- Born: 7 July 1967 (age 58)
- Education: Harvard College Harvard Business School
- Occupation: Businessman
- Parent(s): Werner Otto Maren Otto
- Relatives: Katharina Otto-Bernstein (sister) Michael Otto (brother) Frank Otto (brother)

= Alexander Otto (businessman) =

German billionaire businessman (born 1967)

Alexander Otto (born 7 July 1967) is a German billionaire businessman. As of December 2024, Forbes estimated his net worth to be US$8.4 billion.

==Early life==
Alexander Otto was born on 7 July 1967. He is son of Werner Otto and his third wife, Maren Otto. He earned a bachelor's degree from Harvard College, and an MBA from Harvard Business School.

==Career==
Otto is a part-owner of Otto Group, founded by his father Werner Otto. He is the majority owner and CEO of ECE Group, a commercial property company specialising in shopping centres, which was also founded by his father. He has joined the family business in 1994.

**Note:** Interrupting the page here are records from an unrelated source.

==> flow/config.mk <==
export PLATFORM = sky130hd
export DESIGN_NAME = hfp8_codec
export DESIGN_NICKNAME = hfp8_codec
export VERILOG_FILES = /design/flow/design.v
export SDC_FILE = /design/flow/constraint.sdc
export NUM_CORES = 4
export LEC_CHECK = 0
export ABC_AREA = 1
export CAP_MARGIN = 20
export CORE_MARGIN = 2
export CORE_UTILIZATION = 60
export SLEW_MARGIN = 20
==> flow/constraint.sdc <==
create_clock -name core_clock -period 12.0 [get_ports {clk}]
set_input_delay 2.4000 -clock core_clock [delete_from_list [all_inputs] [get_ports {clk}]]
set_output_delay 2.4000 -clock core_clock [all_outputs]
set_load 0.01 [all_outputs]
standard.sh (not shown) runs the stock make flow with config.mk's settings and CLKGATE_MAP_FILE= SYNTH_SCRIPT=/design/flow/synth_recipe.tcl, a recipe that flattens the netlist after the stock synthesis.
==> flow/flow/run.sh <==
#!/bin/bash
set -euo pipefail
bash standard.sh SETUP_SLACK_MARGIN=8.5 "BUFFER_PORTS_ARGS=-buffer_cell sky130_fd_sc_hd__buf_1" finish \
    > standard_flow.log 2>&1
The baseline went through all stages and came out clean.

He is also a member of the supervisory board of the Otto Group, of Deutsche EuroShop AG and of SITE Centers in Cleveland/USA.

According to the magazine Forbes his net worth is $12.1 Billion. The Otto family is consistently ranked among the wealthiest Germans.

==Personal life==
Otto is married to Dorit Otto and lives in Hamburg, Germany.